After Elwood quietly explains the rules to the TV audience, the studio lights are turned on in time with a loud alarm, often accompanied by Icey making a loud noise. A 60-second countdown immediately starts, and the team has to get out of bed and run across the stage to Elwood, balancing on an unstable or uncomfortable object. Elwood would ask questions that came solely from Miss Pickwick's information. However, before the team can answer a question, they have to get all four feet off the ground and onto the object (such as a small flat raised circle stump on the ground, a balance beam, a rolling log, a high wire, two surfboards or two raised balance levers) that was located in the center of the stage. Every time a part of anyone's body touches the ground, a buzzer sounds and Elwood stops reading and restarts the question when the players recovers. (Players can respond and answer immediately, at any time their feet were off the ground, without waiting for him to finish the question.) The contestants starts at the bottom (Level 0) of a ladder and must answer enough questions to reach the top (Level 5). Each right answer moves the team up a level, while giving an incorrect answer or passing moves them down a level. The team cannot go below Level 0.

If the team reaches Level 5 before time runs out, they split $10,000; if not, they split an additional $100 for each level they reach. Cram souvenir coffee mugs were given to $10,000 winners in the first season, and to all winning teams in the second season.

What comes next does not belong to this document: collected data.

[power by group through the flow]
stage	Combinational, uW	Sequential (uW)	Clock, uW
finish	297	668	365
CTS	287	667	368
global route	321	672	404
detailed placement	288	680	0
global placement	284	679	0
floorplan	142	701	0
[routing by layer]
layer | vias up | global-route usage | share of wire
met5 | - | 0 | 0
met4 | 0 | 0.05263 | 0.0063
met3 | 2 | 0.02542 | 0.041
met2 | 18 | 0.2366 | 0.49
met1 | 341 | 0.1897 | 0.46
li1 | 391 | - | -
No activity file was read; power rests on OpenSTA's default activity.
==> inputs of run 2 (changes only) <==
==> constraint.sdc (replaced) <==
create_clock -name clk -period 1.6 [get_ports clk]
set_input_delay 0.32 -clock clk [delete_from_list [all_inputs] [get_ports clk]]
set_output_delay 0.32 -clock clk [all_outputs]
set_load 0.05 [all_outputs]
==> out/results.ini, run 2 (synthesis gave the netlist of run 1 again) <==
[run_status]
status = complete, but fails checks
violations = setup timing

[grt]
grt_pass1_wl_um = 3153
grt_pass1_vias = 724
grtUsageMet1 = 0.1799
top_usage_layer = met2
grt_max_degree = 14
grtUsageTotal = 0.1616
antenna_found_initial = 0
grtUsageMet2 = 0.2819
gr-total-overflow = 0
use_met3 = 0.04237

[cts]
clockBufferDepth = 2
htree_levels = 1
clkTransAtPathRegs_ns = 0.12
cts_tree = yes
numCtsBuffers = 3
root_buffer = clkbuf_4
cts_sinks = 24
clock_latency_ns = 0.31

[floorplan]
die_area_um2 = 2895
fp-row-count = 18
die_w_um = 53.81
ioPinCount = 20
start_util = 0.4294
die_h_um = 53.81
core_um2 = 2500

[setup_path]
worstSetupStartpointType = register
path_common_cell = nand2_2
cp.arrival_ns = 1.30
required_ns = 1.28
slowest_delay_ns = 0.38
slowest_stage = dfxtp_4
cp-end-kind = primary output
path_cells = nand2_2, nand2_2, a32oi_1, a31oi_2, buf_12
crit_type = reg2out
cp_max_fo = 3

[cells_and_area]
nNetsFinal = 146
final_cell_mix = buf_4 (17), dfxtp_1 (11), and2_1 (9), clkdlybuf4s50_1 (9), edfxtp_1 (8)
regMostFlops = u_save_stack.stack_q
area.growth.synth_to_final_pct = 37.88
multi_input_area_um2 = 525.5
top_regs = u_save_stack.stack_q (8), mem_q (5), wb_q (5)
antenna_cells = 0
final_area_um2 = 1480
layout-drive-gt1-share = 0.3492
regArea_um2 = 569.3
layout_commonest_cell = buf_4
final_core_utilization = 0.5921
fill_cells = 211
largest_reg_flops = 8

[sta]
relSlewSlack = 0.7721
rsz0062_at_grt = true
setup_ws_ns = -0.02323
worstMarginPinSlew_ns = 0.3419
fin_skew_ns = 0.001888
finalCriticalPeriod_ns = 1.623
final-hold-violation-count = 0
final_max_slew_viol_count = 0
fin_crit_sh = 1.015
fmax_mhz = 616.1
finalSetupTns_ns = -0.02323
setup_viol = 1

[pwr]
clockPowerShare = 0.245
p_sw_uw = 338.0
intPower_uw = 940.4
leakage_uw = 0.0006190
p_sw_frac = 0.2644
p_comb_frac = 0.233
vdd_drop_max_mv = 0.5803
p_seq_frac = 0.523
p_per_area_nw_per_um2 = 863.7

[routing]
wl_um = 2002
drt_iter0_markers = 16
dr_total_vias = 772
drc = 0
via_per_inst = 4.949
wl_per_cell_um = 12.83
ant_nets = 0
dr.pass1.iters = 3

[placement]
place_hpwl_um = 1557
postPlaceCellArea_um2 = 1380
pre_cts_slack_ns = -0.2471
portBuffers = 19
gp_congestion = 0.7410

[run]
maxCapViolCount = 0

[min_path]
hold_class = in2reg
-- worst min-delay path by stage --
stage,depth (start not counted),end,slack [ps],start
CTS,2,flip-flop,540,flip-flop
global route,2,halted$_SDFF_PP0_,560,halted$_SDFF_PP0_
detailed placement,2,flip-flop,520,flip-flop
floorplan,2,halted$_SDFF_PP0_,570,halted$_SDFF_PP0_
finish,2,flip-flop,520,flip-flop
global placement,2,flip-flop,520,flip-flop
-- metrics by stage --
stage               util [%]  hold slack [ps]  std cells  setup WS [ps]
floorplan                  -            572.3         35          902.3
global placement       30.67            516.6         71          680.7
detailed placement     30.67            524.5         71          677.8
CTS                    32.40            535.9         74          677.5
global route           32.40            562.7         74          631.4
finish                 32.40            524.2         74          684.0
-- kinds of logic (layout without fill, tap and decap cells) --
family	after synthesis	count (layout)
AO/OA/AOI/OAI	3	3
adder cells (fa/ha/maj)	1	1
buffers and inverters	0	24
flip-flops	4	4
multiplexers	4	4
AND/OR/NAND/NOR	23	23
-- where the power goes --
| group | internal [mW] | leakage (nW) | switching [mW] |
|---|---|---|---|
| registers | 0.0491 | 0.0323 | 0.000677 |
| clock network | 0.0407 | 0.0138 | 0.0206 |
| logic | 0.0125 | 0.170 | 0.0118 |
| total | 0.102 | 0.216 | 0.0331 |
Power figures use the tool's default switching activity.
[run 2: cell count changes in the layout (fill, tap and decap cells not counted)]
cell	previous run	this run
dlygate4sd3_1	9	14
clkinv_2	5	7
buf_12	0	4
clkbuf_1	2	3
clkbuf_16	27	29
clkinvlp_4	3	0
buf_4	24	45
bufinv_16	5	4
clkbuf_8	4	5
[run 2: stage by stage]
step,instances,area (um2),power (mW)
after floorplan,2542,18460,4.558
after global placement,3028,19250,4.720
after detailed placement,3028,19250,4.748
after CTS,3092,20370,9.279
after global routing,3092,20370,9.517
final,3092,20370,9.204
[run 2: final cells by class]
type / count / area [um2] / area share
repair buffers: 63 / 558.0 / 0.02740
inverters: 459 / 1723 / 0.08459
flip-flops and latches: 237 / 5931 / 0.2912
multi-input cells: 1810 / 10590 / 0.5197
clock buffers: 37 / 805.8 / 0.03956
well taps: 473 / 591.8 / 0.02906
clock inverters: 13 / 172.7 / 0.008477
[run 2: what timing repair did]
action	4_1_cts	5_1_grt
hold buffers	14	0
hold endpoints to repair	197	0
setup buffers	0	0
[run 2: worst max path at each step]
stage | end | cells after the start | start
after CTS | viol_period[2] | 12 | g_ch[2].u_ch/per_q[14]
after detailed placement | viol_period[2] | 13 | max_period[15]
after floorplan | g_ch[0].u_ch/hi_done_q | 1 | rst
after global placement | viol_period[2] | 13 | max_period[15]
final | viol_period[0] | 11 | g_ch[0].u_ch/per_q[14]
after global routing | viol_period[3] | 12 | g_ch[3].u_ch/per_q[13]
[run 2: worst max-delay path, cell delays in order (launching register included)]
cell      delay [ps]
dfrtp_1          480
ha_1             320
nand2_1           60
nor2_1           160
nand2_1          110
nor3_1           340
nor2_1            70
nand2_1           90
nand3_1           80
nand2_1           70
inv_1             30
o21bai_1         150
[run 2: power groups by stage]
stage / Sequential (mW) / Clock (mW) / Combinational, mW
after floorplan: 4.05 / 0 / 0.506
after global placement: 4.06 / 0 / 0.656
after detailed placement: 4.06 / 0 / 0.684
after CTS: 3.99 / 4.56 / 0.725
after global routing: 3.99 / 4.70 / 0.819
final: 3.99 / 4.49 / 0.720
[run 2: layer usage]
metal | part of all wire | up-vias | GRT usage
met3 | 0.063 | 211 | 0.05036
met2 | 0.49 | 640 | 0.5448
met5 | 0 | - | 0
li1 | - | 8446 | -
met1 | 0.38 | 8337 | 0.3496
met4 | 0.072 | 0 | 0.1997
==> config.mk <==
export PLATFORM = sky130hd
export DESIGN_NAME = video_frame_monitor
export DESIGN_NICKNAME = d
export VERILOG_FILES = /design/src/rtl/video_frame_monitor.sv
export SDC_FILE = /design/constraint.sdc
export NUM_CORES = 1
export LEC_CHECK = 0
export BUFFER_PORTS_ARGS = -buffer_cell sky130_fd_sc_hd__buf_2
export CAP_MARGIN = 20
export CORE_MARGIN = 2
export CORE_UTILIZATION = 30
export CTS_CLUSTER_SIZE = 24
export DETAILED_ROUTE_END_ITERATION = 8
export MAX_ROUTING_LAYER = met4
export PLACE_DENSITY = 0.46
export SYNTH_ARGS = -nofsm -noshare
export SYNTH_HDL_FRONTEND = slang
export SYNTH_SLANG_ARGS = --single-unit
==> constraint.sdc <==
create_clock -name clock -period 10.75 [get_ports clock]
set_input_delay 2.6875 -clock clock [delete_from_list [all_inputs] [get_ports clock]]
set_output_delay 2.6875 -clock clock [all_outputs]
set_load 0.05 [all_outputs]
--- src/rtl/analog_mux_seq_pkg.sv ---
// Shared types, default parameter values and the round-robin pick helper
// for the analog mux sequencer.
package analog_mux_seq_pkg;

  localparam int DEF_N_CH          = 4;
  localparam int DEF_BBM_CYCLES    = 2;
  localparam int DEF_MIN_DWELL     = 4;
  localparam int DEF_MAX_DWELL     = 16;
  localparam int DEF_SETTLE_CYCLES = 3;
  localparam int MAX_CH            = 8;

  typedef enum logic [1:0] {
    IDLE  = 2'd0,
    ON    = 2'd1,
    BREAK = 2'd2
  } seq_state_e;

  // Returns {valid, idx[2:0]}: first set request after ptr, wrapping at n.
  function automatic logic [3:0] rr_pick(input logic [MAX_CH-1:0] req,
                                         input logic [2:0]        ptr,
                                         input int                n);
    logic [3:0] res;
    logic [2:0] cand;
    res = 4'd0;
    for (int k = 1; k <= MAX_CH; k++) begin
      cand = 3'((int'(ptr) + k) % n);
      if ((k <= n) && !res[3] && req[cand]) begin
        res = {1'b1, cand};
      end
    end
    return res;
  endfunction

endpackage

--- src/rtl/analog_mux_sequencer_rr_arbiter_onehot.sv ---
// Combinational round-robin select: winner index plus one-hot form.
module rr_arbiter_onehot
  import analog_mux_seq_pkg::*;
#(
  parameter int N_CH  = DEF_N_CH,
  parameter int IDX_W = $clog2(N_CH)
) (
  input  logic [N_CH-1:0]  req,
  input  logic [IDX_W-1:0] ptr,
  output logic             valid,
  output logic [IDX_W-1:0] idx,
  output logic [N_CH-1:0]  onehot
);

  logic [3:0]        pick_s;
  logic [MAX_CH-1:0] req_ext_s;
  logic [2:0]        ptr_ext_s;

  // Widen inputs to the helper's fixed width and decode its result.
  always_comb begin
    req_ext_s              = '0;
    req_ext_s[N_CH-1:0]    = req;
    ptr_ext_s              = 3'd0;
    ptr_ext_s[IDX_W-1:0]   = ptr;
    pick_s                 = rr_pick(req_ext_s, ptr_ext_s, N_CH);
    valid                  = pick_s[3];
    idx                    = pick_s[IDX_W-1:0];
    onehot                 = '0;
    if (pick_s[3]) begin
      onehot[pick_s[IDX_W-1:0]] = 1'b1;
    end else begin
      onehot = '0;
    end
  end

endmodule

--- src/rtl/analog_mux_sequencer.sv ---
// Time-shares one analog bus among N_CH mux switches with round-robin
// arbitration, break-before-make gaps and min/max dwell per grant.
// Optional settle qualifier output enabled by ANALOG_MUX_SEQ_SETTLE_EN.
module analog_mux_sequencer
  import analog_mux_seq_pkg::*;
#(
  parameter int N_CH       = DEF_N_CH,
  parameter int BBM_CYCLES = DEF_BBM_CYCLES,
  parameter int MIN_DWELL  = DEF_MIN_DWELL,
  parameter int MAX_DWELL  = DEF_MAX_DWELL,
  parameter int IDX_W      = $clog2(N_CH)
`ifdef ANALOG_MUX_SEQ_SETTLE_EN
  ,
  parameter int SETTLE_CYCLES = DEF_SETTLE_CYCLES
`endif
) (
  input  logic             clk,
  input  logic             rst,
  input  logic [N_CH-1:0]  req,
  output logic [N_CH-1:0]  ctrl,
  output logic [IDX_W-1:0] grant_idx,
  output logic             active,
  output logic             gap
`ifdef ANALOG_MUX_SEQ_SETTLE_EN
  ,
  output logic             settled
`endif
);

  localparam int DWELL_TOP = (MAX_DWELL > MIN_DWELL) ? MAX_DWELL : MIN_DWELL;
  localparam int DWELL_W   = $clog2(DWELL_TOP + 1);
  localparam int GAP_W     = (BBM_CYCLES > 1) ? $clog2(BBM_CYCLES) : 1;
  localparam logic [DWELL_W-1:0] MIN_LAST = DWELL_W'(MIN_DWELL - 1);
  localparam logic [DWELL_W-1:0] MAX_LAST = DWELL_W'((MAX_DWELL == 0) ? 0 : MAX_DWELL - 1);
  localparam logic [GAP_W-1:0]   GAP_LOAD = GAP_W'(BBM_CYCLES - 1);

  seq_state_e         state_r, state_nx_s;
  logic [IDX_W-1:0]   rr_ptr_r, ptr_nx_s;
  logic [DWELL_W-1:0] dwell_r, dwell_nx_s;
  logic [GAP_W-1:0]   gap_cnt_r, gap_cnt_nx_s;
  logic [N_CH-1:0]    ctrl_nx_s;
  logic [IDX_W-1:0]   grant_nx_s;
  logic               gap_nx_s;
  logic               win_valid_s;
  logic [IDX_W-1:0]   win_idx_s;
  logic [N_CH-1:0]    win_onehot_s;
  logic               own_req_s, other_req_s, release_s;
`ifdef ANALOG_MUX_SEQ_SETTLE_EN
  localparam int SET_W = $clog2(SETTLE_CYCLES + 1);
  logic [SET_W-1:0]   settle_cnt_r, settle_nx_s;
  logic               settled_nx_s;
`endif

  rr_arbiter_onehot #(.N_CH(N_CH), .IDX_W(IDX_W)) u_arb (
    .req    (req),
    .ptr    (rr_ptr_r),
    .valid  (win_valid_s),
    .idx    (win_idx_s),
    .onehot (win_onehot_s)
  );

  // Release decision for the channel currently driving the bus.
  always_comb begin
    own_req_s   = |(req & ctrl);
    other_req_s = |(req & ~ctrl);
    release_s   = 1'b0;
    if (state_r == ON) begin
      release_s = ((dwell_r >= MIN_LAST) && !own_req_s) ||
                  ((MAX_DWELL != 0) && (dwell_r == MAX_LAST) && other_req_s);
    end else begin
      release_s = 1'b0;
    end
  end

  // Next-state and next-output logic of the grant sequencer.
  always_comb begin
    state_nx_s   = state_r;
    ctrl_nx_s    = ctrl;
    grant_nx_s   = grant_idx;
    ptr_nx_s     = rr_ptr_r;
    dwell_nx_s   = dwell_r;
    gap_cnt_nx_s = gap_cnt_r;
    gap_nx_s     = gap;
    case (state_r)
      IDLE, BREAK: begin
        if ((state_r == BREAK) && (gap_cnt_r != '0)) begin
          gap_cnt_nx_s = gap_cnt_r - GAP_W'(1);
          ctrl_nx_s    = '0;
          gap_nx_s     = 1'b1;
        end else if (win_valid_s) begin
          state_nx_s   = ON;
          ctrl_nx_s    = win_onehot_s;
          grant_nx_s   = win_idx_s;
          ptr_nx_s     = win_idx_s;
          dwell_nx_s   = '0;
          gap_nx_s     = 1'b0;
        end else begin
          state_nx_s   = IDLE;
          ctrl_nx_s    = '0;
          gap_nx_s     = 1'b0;
        end
      end
      ON: begin
        if (release_s) begin
          state_nx_s   = BREAK;
          ctrl_nx_s    = '0;
          gap_nx_s     = 1'b1;
          gap_cnt_nx_s = GAP_LOAD;
        end else if (dwell_r != '1) begin
          dwell_nx_s   = dwell_r + DWELL_W'(1);
        end else begin
          dwell_nx_s   = dwell_r;
        end
      end
      default: begin
        state_nx_s   = IDLE;
        ctrl_nx_s    = '0;
        gap_nx_s     = 1'b0;
      end
    endcase
  end

  // State, counters and registered outputs.
  always_ff @(posedge clk) begin
    if (rst) begin
      state_r   <= IDLE;
      rr_ptr_r  <= IDX_W'(N_CH - 1);
      dwell_r   <= '0;
      gap_cnt_r <= '0;
      ctrl      <= '0;
      grant_idx <= '0;
      active    <= 1'b0;
      gap       <= 1'b0;
    end else begin
      state_r   <= state_nx_s;
      rr_ptr_r  <= ptr_nx_s;
      dwell_r   <= dwell_nx_s;
      gap_cnt_r <= gap_cnt_nx_s;
      ctrl      <= ctrl_nx_s;
      grant_idx <= grant_nx_s;
      active    <= |ctrl_nx_s;
      gap       <= gap_nx_s;
    end
  end

`ifdef ANALOG_MUX_SEQ_SETTLE_EN
  // Settle counter: runs while a grant continues, clears on grant or release.
  always_comb begin
    settle_nx_s  = '0;
    settled_nx_s = 1'b0;
    if ((state_r == ON) && !release_s) begin
      settle_nx_s  = (settle_cnt_r == SET_W'(SETTLE_CYCLES)) ? settle_cnt_r
                                                            : settle_cnt_r + SET_W'(1);
      settled_nx_s = (settle_nx_s == SET_W'(SETTLE_CYCLES));
    end else begin
      settle_nx_s  = '0;
      settled_nx_s = 1'b0;
    end
  end

  // Registered settle qualifier.
  always_ff @(posedge clk) begin
    if (rst) begin
      settle_cnt_r <= '0;
      settled      <= 1'b0;
    end else begin
      settle_cnt_r <= settle_nx_s;
      settled      <= settled_nx_s;
    end
  end
`endif

endmodule
**config.mk**
```make
export PLATFORM = sky130hd
export DESIGN_NAME = instr_cache_refill_ctrl
export DESIGN_NICKNAME = d
export VERILOG_FILES = /design/src/rtl/instr_cache_pkg.sv /design/src/rtl/instr_cache_line_assembler.sv /design/src/rtl/instr_cache_refill_ctrl.sv
export SDC_FILE = /design/constraint.sdc
export NUM_CORES = 1
export LEC_CHECK = 0
export ABC_AREA = 1
export CAP_MARGIN = 10
export CORE_MARGIN = 10
export CORE_UTILIZATION = 35
export CTS_BUF_LIST = sky130_fd_sc_hd__clkbuf_4 sky130_fd_sc_hd__clkbuf_8 sky130_fd_sc_hd__clkbuf_16
export DETAILED_ROUTE_END_ITERATION = 12
export GPL_TIMING_DRIVEN = 0
export REMOVE_ABC_BUFFERS = 1
export SLEW_MARGIN = 20
export SYNTH_ARGS = -nofsm -noshare
export SYNTH_HDL_FRONTEND = slang
export SYNTH_HIERARCHICAL = 1
export SYNTH_SLANG_ARGS = --single-unit
```
**constraint.sdc**
```tcl
create_clock -name clk_i -period 2.16 [get_ports clk_i]
set_input_delay 0.432 -clock clk_i [delete_from_list [all_inputs] [get_ports clk_i]]
set_output_delay 0.432 -clock clk_i [all_outputs]
set_load 0.01 [all_outputs]
```
**src/rtl/instr_cache_pkg.sv**
```systemverilog
// Shared constants and state encoding for the instruction-cache refill path.
package instr_cache_pkg;

   localparam int BEAT_COUNT       = 4;
   localparam int BEAT_WIDTH       = 32;
   localparam int LINE_WIDTH       = BEAT_COUNT * BEAT_WIDTH;
   localparam int LINE_OFFSET_BITS = 4;
   localparam int BEAT_IDX_BITS    = $clog2(BEAT_COUNT);

   typedef enum logic [1:0] {
      IDLE,
      FETCH,
      WRITE
   } refill_state_t;

endpackage

```
**src/rtl/instr_cache_line_assembler.sv**
```systemverilog
// Collects 32-bit memory beats into one 128-bit cache line register.
module instr_cache_line_assembler
   import instr_cache_pkg::*;
(
   input  logic                     clk_i,
   input  logic                     rst_i,
   input  logic [BEAT_IDX_BITS-1:0] beat_idx,
   input  logic [BEAT_WIDTH-1:0]    beat_data,
   input  logic                     beat_valid,
   input  logic                     clear,
   output logic [LINE_WIDTH-1:0]    line
);

   // NOTE: the line register is a plain datapath register, not a RAM, so it takes
   // the reset value directly and drives a known zero out of reset.
   always_ff @(posedge clk_i) begin
      if (!rst_i || clear) begin
         line <= '0;
      end else if (beat_valid) begin
         line[beat_idx*BEAT_WIDTH +: BEAT_WIDTH] <= beat_data;
      end
   end

endmodule

```
**src/rtl/instr_cache_refill_ctrl.sv**
```systemverilog
// Instruction-cache refill controller: four word reads, line assembly, one-cycle row write.
// Optional watchdog abort enabled by defining REFILL_TIMEOUT_EN.
module instr_cache_refill_ctrl
   import instr_cache_pkg::*;
#(
   parameter int ADDR_WIDTH     = 5,
   parameter int MEM_ADDR_WIDTH = 32,
   parameter int TIMEOUT_CYCLES = 255
) (
   input  logic                          clk_i,
   input  logic                          rst_i,
   input  logic                          miss_i,
   input  logic [MEM_ADDR_WIDTH-1:0]     miss_addr_i,
   output logic                          busy_o,
   output logic                          done_o,
   output logic                          error_o,
   output logic                          mem_req_o,
   output logic [MEM_ADDR_WIDTH-1:0]     mem_addr_o,
   input  logic                          mem_gnt_i,
   input  logic                          mem_rvalid_i,
   input  logic [BEAT_WIDTH-1:0]         mem_rdata_i,
   output logic [LINE_WIDTH-1:0]         flush_data_o,
   output logic [(1<<(ADDR_WIDTH-2))-1:0] flushing_n_o
);

   localparam int ROW_BITS  = ADDR_WIDTH - 2;
   localparam int ROW_COUNT = 1 << ROW_BITS;
   localparam logic [2:0] LAST_BEAT = 3'(BEAT_COUNT - 1);
   localparam logic [2:0] ALL_BEATS = 3'(BEAT_COUNT);
   localparam logic [MEM_ADDR_WIDTH-1:0] LINE_MASK =
      MEM_ADDR_WIDTH'((1 << LINE_OFFSET_BITS) - 1);

   refill_state_t               state;
   logic [MEM_ADDR_WIDTH-1:0]   base;
   logic [ROW_BITS-1:0]         row;
   logic [2:0]                  req_cnt;
   logic [2:0]                  rsp_cnt;
   logic [2:0]                  req_next;
   logic [MEM_ADDR_WIDTH-1:0]   miss_base;
   logic                        accept;
   logic                        beat_valid;

`ifdef REFILL_TIMEOUT_EN
   localparam int TMO_BITS = $clog2(TIMEOUT_CYCLES + 1);
   logic [TMO_BITS-1:0] tmo_cnt;
`else
   assign error_o = 1'b0;
`endif

   assign miss_base  = miss_addr_i & ~LINE_MASK;
   assign req_next   = req_cnt + 3'd1;
   assign accept     = (state == IDLE) && miss_i;
   assign beat_valid = (state == FETCH) && mem_rvalid_i && (rsp_cnt < ALL_BEATS);

   instr_cache_line_assembler u_line (
      .clk_i      (clk_i),
      .rst_i      (rst_i),
      .beat_idx   (rsp_cnt[BEAT_IDX_BITS-1:0]),
      .beat_data  (mem_rdata_i),
      .beat_valid (beat_valid),
      .clear      (accept),
      .line       (flush_data_o)
   );

   // NOTE: one clocked process holds state, counters and every registered output,
   // all with non-blocking assignments; the last assignment in program order wins.
   always_ff @(posedge clk_i) begin
      if (!rst_i) begin
         state        <= IDLE;
         base         <= '0;
         row          <= '0;
         req_cnt      <= '0;
         rsp_cnt      <= '0;
         busy_o       <= 1'b0;
         done_o       <= 1'b0;
         mem_req_o    <= 1'b0;
         mem_addr_o   <= '0;
         flushing_n_o <= '1;
`ifdef REFILL_TIMEOUT_EN
         error_o      <= 1'b0;
         tmo_cnt      <= '0;
`endif
      end else begin
         done_o       <= 1'b0;
         flushing_n_o <= '1;
`ifdef REFILL_TIMEOUT_EN
         error_o      <= 1'b0;
`endif
         case (state)
            IDLE: begin
               if (miss_i) begin
                  base       <= miss_base;
                  row        <= miss_addr_i[ADDR_WIDTH+1:LINE_OFFSET_BITS];
                  req_cnt    <= '0;
                  rsp_cnt    <= '0;
                  mem_req_o  <= 1'b1;
                  mem_addr_o <= miss_base;
                  busy_o     <= 1'b1;
                  state      <= FETCH;
`ifdef REFILL_TIMEOUT_EN
                  tmo_cnt    <= '0;
`endif
               end
            end

            FETCH: begin
               // mem_req_o is high exactly while req_cnt < 4, so req_cnt saturates at 4.
               if (mem_req_o && mem_gnt_i) begin
                  req_cnt <= req_next;
                  if (req_cnt == LAST_BEAT) begin
                     mem_req_o <= 1'b0;
                  end else begin
                     mem_addr_o <= base + (MEM_ADDR_WIDTH'(req_next) << 2);
                  end
               end
               if (beat_valid) begin
                  rsp_cnt <= rsp_cnt + 3'd1;
                  if (rsp_cnt == LAST_BEAT) begin
                     state        <= WRITE;
                     flushing_n_o <= ~(ROW_COUNT'(1) << row);
                  end
               end
`ifdef REFILL_TIMEOUT_EN
               if (mem_rvalid_i) begin
                  tmo_cnt <= '0;
               end else if (tmo_cnt == TMO_BITS'(TIMEOUT_CYCLES)) begin
                  state     <= IDLE;
                  busy_o    <= 1'b0;
                  mem_req_o <= 1'b0;
                  error_o   <= 1'b1;
                  tmo_cnt   <= '0;
               end else begin
                  tmo_cnt <= tmo_cnt + 1'b1;
               end
`endif
            end

            WRITE: begin
               state  <= IDLE;
               busy_o <= 1'b0;
               done_o <= 1'b1;
            end

            default: state <= IDLE;
         endcase
      end
   end

endmodule

```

==April Fools' Day episode==
The 2003 April Fools' Day episode, as part of GSN's April Fools prank where hosts swap places, in which the original hosts appear as cameos, and play as contestants in Lingo for charity, was hosted by Marc Summers, the host of WinTuition, and featured Elwood in drag as Miss Pickwick. Elwood was also featured in the POV video during round 3, appearing to be running from a vehicle trying to run him down.

==Broadcast history==
GSN would air Cram in first run on Sunday nights, with reruns being shown sporadically through the network's time slot. The show vanished off airplay for quite some time. As of 2020, Pluto TV has episodes of the show available for streaming.